>>
==> config.mk <==
export PLATFORM = sky130hd
export DESIGN_NAME = fetch_pc_unit_flat
export DESIGN_NICKNAME = d
export VERILOG_FILES = /design/src/rtl/fetch_pc_unit_if.sv /design/src/rtl/fetch_pc_unit.sv /design/src/flat_wrapper.sv
export SDC_FILE = /design/constraint.sdc
export NUM_CORES = 1
export LEC_CHECK = 0
export BUFFER_PORTS_ARGS = -buffer_cell sky130_fd_sc_hd__buf_2
export CAP_MARGIN = 20
export CORE_ASPECT_RATIO = 1.2
export CORE_MARGIN = 10
export CORE_UTILIZATION = 50
export CTS_CLUSTER_DIAMETER = 60
export DETAILED_ROUTE_END_ITERATION = 10
export GPL_TIMING_DRIVEN = 0
export PLACE_DENSITY = 0.76
export REMOVE_ABC_BUFFERS = 1
export SYNTH_ARGS = -nofsm -noshare
export SYNTH_HDL_FRONTEND = slang
export SYNTH_SLANG_ARGS = --single-unit
==> constraint.sdc <==
create_clock -name clk -period 7.5 [get_ports clk]
set_clock_uncertainty 0.15 [all_clocks]
set_input_delay 1.5 -clock clk [delete_from_list [all_inputs] [get_ports clk]]
set_output_delay 1.5 -clock clk [all_outputs]
set_load 0.02 [all_outputs]
==> src/rtl/fetch_pc_unit_if.sv <==
// Fetch-unit boundary: branch redirect input, imem request/response channel, decode-side queue head.
`timescale 1ns/1ps
interface fetch_pc_unit_if;
  logic        RedirectValid;
  logic [31:0] RedirectPc;
  logic        ImemReqValid;
  logic        ImemReqReady;
  logic [31:0] ImemReqAddr;
  logic        ImemRespValid;
  logic [31:0] ImemRespData;
  logic        InstValid;
  logic        InstReady;
  logic [31:0] InstData;
  logic [31:0] InstPc;
  logic [31:0] FetchPc;

  // Fetch unit side.
  modport master (
    input  RedirectValid, RedirectPc, ImemReqReady, ImemRespValid, ImemRespData, InstReady,
    output ImemReqValid, ImemReqAddr, InstValid, InstData, InstPc, FetchPc
  );

  // Environment side: branch unit, instruction memory and decode.
  modport slave (
    output RedirectValid, RedirectPc, ImemReqReady, ImemRespValid, ImemRespData, InstReady,
    input  ImemReqValid, ImemReqAddr, InstValid, InstData, InstPc, FetchPc
  );
endinterface

==> src/rtl/fetch_pc_unit.sv <==
// Architectural PC owner: issues in-order imem fetches, tags responses with their PC,
// queues them toward decode and discards stale responses after a redirect.
`timescale 1ns/1ps
module fetch_pc_unit #(
  parameter logic [31:0] RESET_PC        = 32'h0000_0000,
  parameter int unsigned IQ_DEPTH        = 2,
  parameter int unsigned MAX_OUTSTANDING = 2
) (
  input  logic            clk,
  input  logic            reset,
  fetch_pc_unit_if.master bus
);
  localparam int unsigned CW  = $clog2(IQ_DEPTH + 1);
  localparam int unsigned SW  = CW + 2;
  localparam int unsigned QAW = $clog2(IQ_DEPTH);
  localparam int unsigned TAW = (MAX_OUTSTANDING > 1) ? $clog2(MAX_OUTSTANDING) : 1;

  typedef enum logic [1:0] {START, RUN, FLUSH} state_t;

  state_t          state;
  logic [31:0]     fetch_pc;
  logic [CW-1:0]   live_cnt;
  logic [CW-1:0]   drop_cnt;
  logic [CW-1:0]   occ;
  logic [31:0]     q_data [IQ_DEPTH];
  logic [31:0]     q_pc   [IQ_DEPTH];
  logic [QAW-1:0]  q_rd;
  logic [QAW-1:0]  q_wr;
  logic [31:0]     tag_pc [MAX_OUTSTANDING];
  logic [TAW-1:0]  tag_rd;
  logic [TAW-1:0]  tag_wr;

  logic [SW-1:0]   inflight_c;
  logic [SW-1:0]   credit_c;
  logic            req_valid_c;
  logic            accept_c;
  logic            resp_ok_c;
  logic            resp_drop_c;
  logic            resp_live_c;
  logic            push_c;
  logic            pop_c;
  logic [CW-1:0]   live_next_c;
  logic [CW-1:0]   drop_next_c;
  logic [CW-1:0]   occ_next_c;
  logic [CW-1:0]   redirect_drop_c;

  function automatic logic [TAW-1:0] tag_inc(input logic [TAW-1:0] p);
    return (32'(p) == MAX_OUTSTANDING - 1) ? '0 : p + TAW'(1);
  endfunction

  // Live requests each reserve a queue slot; stale ones still hold imem credit until they return.
  always_comb begin
    inflight_c      = SW'(live_cnt) + SW'(drop_cnt);
    credit_c        = inflight_c + SW'(occ);
    req_valid_c     = (state != START) && !bus.RedirectValid &&
                      (credit_c < SW'(IQ_DEPTH)) && (inflight_c < SW'(MAX_OUTSTANDING));
    accept_c        = req_valid_c && bus.ImemReqReady;
    resp_ok_c       = bus.ImemRespValid && (inflight_c != '0);
    resp_drop_c     = resp_ok_c && (drop_cnt != '0);
    resp_live_c     = resp_ok_c && (drop_cnt == '0);
    push_c          = resp_live_c && !bus.RedirectValid;
    pop_c           = (occ != '0) && bus.InstReady;
    live_next_c     = live_cnt + CW'(accept_c) - CW'(resp_live_c);
    drop_next_c     = drop_cnt - CW'(resp_drop_c);
    occ_next_c      = occ + CW'(push_c) - CW'(pop_c);
    redirect_drop_c = drop_cnt + live_cnt - CW'(resp_ok_c);
  end

  assign bus.ImemReqValid = req_valid_c;
  assign bus.ImemReqAddr  = fetch_pc;
  assign bus.FetchPc      = fetch_pc;
  assign bus.InstValid    = (occ != '0);
  assign bus.InstData     = q_data[q_rd];
  assign bus.InstPc       = q_pc[q_rd];

  always_ff @(posedge clk or posedge reset) begin
    if (reset) begin
      state    <= START;
      fetch_pc <= RESET_PC;
      live_cnt <= '0;
      drop_cnt <= '0;
      occ      <= '0;
      q_rd     <= '0;
      q_wr     <= '0;
      tag_rd   <= '0;
      tag_wr   <= '0;
      for (int unsigned i = 0; i < IQ_DEPTH; i++) begin
        q_data[QAW'(i)] <= '0;
        q_pc[QAW'(i)]   <= '0;
      end
      for (int unsigned i = 0; i < MAX_OUTSTANDING; i++) begin
        tag_pc[TAW'(i)] <= '0;
      end
    end else if (bus.RedirectValid) begin
      // Every request still in flight becomes stale; the queue restarts at the new PC.
      fetch_pc <= bus.RedirectPc & ~32'h3;
      occ      <= '0;
      q_rd     <= '0;
      q_wr     <= '0;
      live_cnt <= '0;
      tag_rd   <= '0;
      tag_wr   <= '0;
      drop_cnt <= redirect_drop_c;
      state    <= (redirect_drop_c != '0) ? FLUSH : RUN;
    end else begin
      if (accept_c) begin
        fetch_pc       <= fetch_pc + 32'd4;
        tag_pc[tag_wr] <= fetch_pc;
        tag_wr         <= tag_inc(tag_wr);
      end
      if (resp_live_c) begin
        tag_rd <= tag_inc(tag_rd);
      end
      if (push_c) begin
        q_data[q_wr] <= bus.ImemRespData;
        q_pc[q_wr]   <= tag_pc[tag_rd];
        q_wr         <= q_wr + QAW'(1);
      end
      if (pop_c) begin
        q_rd <= q_rd + QAW'(1);
      end
      live_cnt <= live_next_c;
      drop_cnt <= drop_next_c;
      occ      <= occ_next_c;
      case (state)
        START:   state <= RUN;
        FLUSH:   if (drop_next_c == '0) state <= RUN;
        default: state <= state;
      endcase
    end
  end

  // A response with nothing in flight breaks the imem protocol; it is ignored above.
  ap_resp_has_request: assert property (@(posedge clk) disable iff (reset)
    bus.ImemRespValid |-> (inflight_c != '0));

endmodule
==> src/flat_wrapper.sv <==
// flat-port wrapper written by rule: the top's interface ports become plain ports
module fetch_pc_unit_flat 
#(
  parameter logic [31:0] RESET_PC        = 32'h0000_0000,
  parameter int unsigned IQ_DEPTH        = 2,
  parameter int unsigned MAX_OUTSTANDING = 2
)
  (clk, reset, bus_RedirectValid, bus_RedirectPc, bus_ImemReqReady, bus_ImemRespValid, bus_ImemRespData, bus_InstReady, bus_ImemReqValid, bus_ImemReqAddr, bus_InstValid, bus_InstData, bus_InstPc, bus_FetchPc);
  fetch_pc_unit_if bus_i ();
  input  logic clk;
  input  logic reset;
  input wire logic [$bits(bus_i.RedirectValid)-1:0] bus_RedirectValid;
  input wire logic [$bits(bus_i.RedirectPc)-1:0] bus_RedirectPc;
  input wire logic [$bits(bus_i.ImemReqReady)-1:0] bus_ImemReqReady;
  input wire logic [$bits(bus_i.ImemRespValid)-1:0] bus_ImemRespValid;
  input wire logic [$bits(bus_i.ImemRespData)-1:0] bus_ImemRespData;
  input wire logic [$bits(bus_i.InstReady)-1:0] bus_InstReady;
  output wire logic [$bits(bus_i.ImemReqValid)-1:0] bus_ImemReqValid;
  output wire logic [$bits(bus_i.ImemReqAddr)-1:0] bus_ImemReqAddr;
  output wire logic [$bits(bus_i.InstValid)-1:0] bus_InstValid;
  output wire logic [$bits(bus_i.InstData)-1:0] bus_InstData;
  output wire logic [$bits(bus_i.InstPc)-1:0] bus_InstPc;
  output wire logic [$bits(bus_i.FetchPc)-1:0] bus_FetchPc;
  assign bus_i.RedirectValid = bus_RedirectValid;
  assign bus_i.RedirectPc = bus_RedirectPc;
  assign bus_i.ImemReqReady = bus_ImemReqReady;
  assign bus_i.ImemRespValid = bus_ImemRespValid;
  assign bus_i.ImemRespData = bus_ImemRespData;
  assign bus_i.InstReady = bus_InstReady;
  assign bus_ImemReqValid = bus_i.ImemReqValid;
  assign bus_ImemReqAddr = bus_i.ImemReqAddr;
  assign bus_InstValid = bus_i.InstValid;
  assign bus_InstData = bus_i.InstData;
  assign bus_InstPc = bus_i.InstPc;
  assign bus_FetchPc = bus_i.FetchPc;
  fetch_pc_unit #(.RESET_PC(RESET_PC), .IQ_DEPTH(IQ_DEPTH), .MAX_OUTSTANDING(MAX_OUTSTANDING)) u_core (.clk(clk), .reset(reset), .bus(bus_i));
endmodule
; ---- Yosys cells after proc, flatten, opt, wreduce, memory -nomap -nowiden
; Cells that the tools add are included.
[op_classes]
n_bitwise = 5
reduce_logical = 28
eq_ne = 2
n_addsub = 14
n_lt_le_gt_ge = 8
muxes = 35
[op_table]
columns = op, count
row1 = two-way mux 32 bit, 13
row2 = bitwise mux 64 bit, 3
row3 = demux 32 bit (select 1 bit), 2
row4 = adder 32 x 3 -> 32 bit (second input constant), 1
row5 = nonzero test 2 bit, 8
row6 = two-way mux 2 bit, 6
row7 = logical AND 1 bit, 11
row8 = two-way mux 1 bit, 10
row9 = >= comparator 2 bit (second input constant), 4
row10 = < comparator 4 x 2 -> 1 bit (second input constant), 2
row11 = NOT 1 -> 2 bit, 4
row12 = subtractor 2 x 1 -> 2 bit, 4
row13 = logical NOT 2 bit, 3
row14 = AND reduction 2 bit, 3
row15 = adder 1 bit (second input constant), 4
row16 = adder 2 x 1 -> 2 bit, 2
row17 = adder 4 x 2 -> 4 bit, 1
row18 = < comparator 2 x 1 -> 1 bit (second input constant), 2
row19 = case mux 2 bit (2 select lines), 1
row20 = nonzero test 4 bit, 1
row21 = adder 2 x 2 -> 3 bit, 1
row22 = inequality test 3 x 2 -> 1 bit (second input constant), 1
row23 = nonzero test 3 bit, 1
row24 = adder 2 bit, 1
row25 = other kinds (3), 3
[totals]
in_bits = 70
output_inout_bits = 130
elab_cells = 107
register_bits = 236

; ---- Depth between registers and ports, before layout
; Gate-level depths: netlist of run 1.
[depth]
word_depth = 9
ltp_mapped = 11
depth_no_buf = 11

; ---- Worst setup path before layout of run 1
; No wires, ideal clock.
[synth_path]
kind = input port to output port
start = input bus_RedirectValid
end = output bus_ImemReqValid
stages = 3
path_buffers = 2
slack_ns = 3.233
arrival_time_ns = 2.617
t_required_ns = 5.850
path_cell_list = clkbuf_1 > clkbuf_1 > nor4_1
[synth_between]
elab_chain_cells = 4
[synth_lines]
columns = item, line_no
row1 = start: declaration, flat_wrapper.sv:12  ; input wire logic [$bits(bus_i.RedirectValid)-1:0] bus_RedirectValid;
row2 = logical NOT 1 bit, fetch_pc_unit.sv:55  ; req_valid_c = (state != START) && !bus.RedirectValid &&
row3 = logical AND 1 bit (2 in series), fetch_pc_unit.sv:55
row4 = logical AND 1 bit, fetch_pc_unit.sv:56  ; (credit_c < SW'(IQ_DEPTH)) && (inflight_c < SW'(MAX_OUTSTANDING));
row5 = end: declaration, flat_wrapper.sv:18  ; output wire logic [$bits(bus_i.ImemReqValid)-1:0] bus_ImemReqValid;
; Every way passes these cells.

; ---- Worst setup path in the final report of run 1
[layout_path]
start = input bus_RedirectValid
end = register u_core.tag_pc[4] in the netlist's numbering
[layout_between]
elab_chain_cells = 6
elab_cells_between_ends = 7
cone_classes = 1 x bitwise / 6 x reduce/logical
[layout_lines]
columns = item, line_no
row1 = logical NOT 1 bit, fetch_pc_unit.sv:55
row2 = logical AND 1 bit (2 in series), fetch_pc_unit.sv:55
row3 = logical AND 1 bit, fetch_pc_unit.sv:56
row4 = logical AND 1 bit, fetch_pc_unit.sv:57  ; accept_c = req_valid_c && bus.ImemReqReady;
row5 = AND reduction 2 bit (no source line) *, --
row6 = end signal: indexed assignment, fetch_pc_unit.sv:108  ; tag_pc[tag_wr] <= fetch_pc;
row7 = end: declaration, fetch_pc_unit.sv:29  ; logic [31:0] tag_pc [MAX_OUTSTANDING];
; Every way passes the cells marked *; elsewhere a longest branch is shown, timed or not.
; A chain may end at the register's enable or synchronous reset.

==> impl_metrics.env, run 1 <==
export IMPL_synth_top_family_by_area="multiplexers"
export IMPL_overflow=0
export IMPL_path_clk_slew_ps=60
export IMPL_grt_max_degree=117
export IMPL_layout_min_cycle_time_ps=5210
export IMPL_cts_max_path_buffers=3
export IMPL_dieArea_um2=27200
export IMPL_p_sw_mw=1.76
export IMPL_final_common_cell="dfrtp_1"
export IMPL_gp_congestion=0.764
export IMPL_grtUsageTotal_pct=17.4
export IMPL_insertion_delay_ps=510
export IMPL_synth_ff_type="dfrtp_1"
export IMPL_yosys_area_share_simple_pct=8.44
export IMPL_syn_area_um2=10500
export IMPL_place_ws_ps=1840
export IMPL_rsz0062_at_grt="false"
export IMPL_crit_fanout=58
export IMPL_swShare_pct=35.8
export IMPL_synth_xor_xnor_area_share_pct=2.00
export IMPL_clock_sinks=226
export IMPL_power_share_combinational_pct=38.0
export IMPL_htree_levels=1
export IMPL_die_w_um=152
export IMPL_tns_ps=0
export IMPL_vias=7175
export IMPL_grt_antenna_before_repair=0
export IMPL_area_growth_pct=17.4
export IMPL_max_freq_ghz=0.192
export IMPL_cts_resized=0
export IMPL_setup_slack_ps=2290
export IMPL_core_area_um2=20800
export IMPL_viasPerCell=5.44
export IMPL_drc=0
export IMPL_syn_area_per_cell_um2=11.8
export IMPL_finalCritPeriodShare_pct=69.4
export IMPL_hold_class="reg2reg"
export IMPL_postCtsSetupBuffers=0
export IMPL_synthMuxAreaShare_pct=22.8
export IMPL_numPortBuffers=191
export IMPL_synth_compound_area_share_pct=6.18
export IMPL_grt_pass1_wl_mm=39.5
export IMPL_dp_hpwl_mm=16.8
export IMPL_row_count=58
export IMPL_vdd_ir_drop_worst_uv=236
export IMPL_end_kind="register"
export IMPL_drt_wl_total_mm=24.3
export IMPL_final_cell_mix="224 x dfrtp_1, 191 x buf_2, 185 x mux2_2"
export IMPL_synth_distinct_cells=48
export IMPL_ys_warn_count=0
export IMPL_placed_cells=1280
export IMPL_p_seq_share_pct=40.0
export IMPL_first_pass_iters=4
export IMPL_arrival_ps=5440
export IMPL_p_clk_share_pct=22.0
export IMPL_ys_async_sr_fraction_pct=100
export IMPL_status="finished, final reports clean"
export IMPL_cts_hold_buf=0
export IMPL_initial_core_util_pct=50.4
export IMPL_nFillCells=1705
export IMPL_synthCells=888
export IMPL_p_per_area_nw_per_um2=401
export IMPL_tightest_slew_ps=1040
export IMPL_synthAdderAreaFrac_pct=1.57
export IMPL_final_cells=1320
export IMPL_layout_nets=1117
export IMPL_path_class="in2reg"
export IMPL_slew_limit_headroom_pct=30.6
export IMPL_p_leak_nw=5.84
export IMPL_power_internal_mw=3.17
export IMPL_die_h_um=179
export IMPL_antenna_cells=0
export IMPL_slew_viol_final=0
export IMPL_tritoncts="done"
export IMPL_post_drt_wl_per_cell_um=18.4
export IMPL_startpoint_type="input port"
export IMPL_setup_viol=0
export IMPL_cts_buffers=23
export IMPL_ys_seq_area_share_pct=53.9
export IMPL_synth_seq_cells=226
export IMPL_crit_required_ps=7730
export IMPL_hold_viol_final=0
export IMPL_grt_pass1_vias=7612
export IMPL_drtIter0Drc=426
export IMPL_cts_root_buf="clkbuf_16"
export IMPL_drive_gt1_share_pct=41.9
export IMPL_ant_nets=0
export IMPL_synth_edf_count=0
export IMPL_cap_viol_max_count=0
export IMPL_pin_count=200
==> state kept, by name, summed over array words and instances (netlist names), 2 cells and up <==
register,cells
u_core.bus.FetchPc,30
u_core.q_data,64
u_core.q_pc,60
u_core.live_cnt,2
u_core.state,2
u_core.occ,2
u_core.tag_pc,60
u_core.drop_cnt,2
==> power groups by stage <==
| stage | Combinational [mW] | Clock (mW) | Sequential, mW |
|---|---|---|---|
| finish | 1.88 | 1.08 | 1.97 |
| global route | 2.06 | 1.16 | 2.04 |
| CTS | 1.91 | 1.11 | 1.98 |
| detailed placement | 1.90 | 0 | 2.00 |
| global placement | 1.81 | 0 | 2.01 |
| floorplan | 1.30 | 0 | 1.98 |
==> cell type report <==
cell class              instances  area [um^2]  area share, %
flip-flops and latches        226         5660           46.0
inverters                      14         60.1          0.488
multi-input cells             564         4350           35.3
clock buffers                  34          677           5.50
clock inverters                 6         30.0          0.244
well taps                     270          338           2.74
repair buffers                206         1200           9.76
==> per-layer routing <==
metal	track usage, %	wire, um
met4	5.46	640
met2	29.9	11800
met1	22.0	10400
met3	3.26	1410
met5	0	0
==> cell families (layout without fill, tap and decap cells) <==
| kind of cell | after synthesis | count (layout) |
|---|---|---|
| adder cells (fa/ha/maj) | 12 | 12 |
| AND/OR/NAND/NOR | 190 | 190 |
| other | 1 | 6 |
| flip-flops | 226 | 226 |
| AO/OA/AOI/OAI | 116 | 116 |
| multiplexers | 216 | 216 |
| buffers and inverters | 103 | 260 |
| XOR/XNOR | 24 | 24 |
==> Yosys cell counts (13+ instances only) <==
cell        n  area [um^2]
dfrtp_1   226         5660
mux2_2    185         2080
nand2_1    72          270
o21ai_0    57          285
nor2_1     47          176
clkbuf_1   40          150
a21oi_1    37          185
buf_4      36          270
mux2i_1    31          310
nand3_1    18         90.1
inv_1      13         48.8
xnor2_1    13          114
==> stage by stage <==
step           cell area [um^2]  hold slack [ps]  util, %  power [mW]
6_report                  12300              326     59.1        4.94
5_1_grt                   12300              343     59.1        5.27
4_1_cts                   12300              328     59.1        5.00
3_5_place_dp              11600              315     55.7        3.90
3_3_place_gp              11300              305     54.4        3.83
2_1_floorplan             10000              294        -        3.28
==> critical path, cell delays in order <==
cell and delay [ps]:
buf_2 770, nor4b_1 150, o211ai_1 450, buf_4 300, buf_4 210, clkinv_1 610, nand2_2 980, mux2_2 420
==> path summary, 6_finish.rpt <==
path	start	to	slack [ps]	depth (start not counted)
min in group asynchronous	reset	u_core.q_data[56]	970	2
worst max register to register	u_core.drop_cnt[0]	u_core.tag_pc[4]	2440	10
worst min-delay path	u_core.q_pc[5]	u_core.q_pc[5]	330	2
max in group asynchronous	reset	u_core.q_rd	5170	3
worst max-delay path	bus_RedirectValid	u_core.tag_pc[4]	2290	8
worst min register to register	u_core.q_pc[5]	u_core.q_pc[5]	330	2
(Power assumes the default switching activity.)
==> run 2, diff against run 1 <==
--- a/config.mk
+++ b/config.mk
@@ -9,11 +9,11 @@
 export CAP_MARGIN = 20
 export CORE_ASPECT_RATIO = 1.2
 export CORE_MARGIN = 10
-export CORE_UTILIZATION = 50
+export CORE_UTILIZATION = 56
 export CTS_CLUSTER_DIAMETER = 60
 export DETAILED_ROUTE_END_ITERATION = 10
 export GPL_TIMING_DRIVEN = 0
-export PLACE_DENSITY = 0.76
+export PLACE_DENSITY = 0.81
 export REMOVE_ABC_BUFFERS = 1
 export SYNTH_ARGS = -nofsm -noshare
 export SYNTH_HDL_FRONTEND = slang
==> constraint.sdc (replaced) <==
create_clock -name clk -period 4.8 [get_ports clk]
set_clock_uncertainty 0.15 [all_clocks]
set_input_delay 0.96 -clock clk [delete_from_list [all_inputs] [get_ports clk]]
set_output_delay 0.96 -clock clk [all_outputs]
set_load 0.02 [all_outputs]
==> run 2 against run 1 <==
  * Sequential cell count unchanged
  * Total power increased by 58%
  * Register-to-register slack got worse by 2100 ps
  * Die area decreased by 9.4%
  * Clock power increased by 63%
  * Critical path depth increased by 1
  * Worst setup slack got worse by 2000 ps
  * Combinational power increased by 56%
  * Critical path type is now reg2reg
  * Critical endpoint unchanged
<<
Work item:
Across the listing above, in how many lines does the string "begin" occur? Give the number only.

Exercise output:
11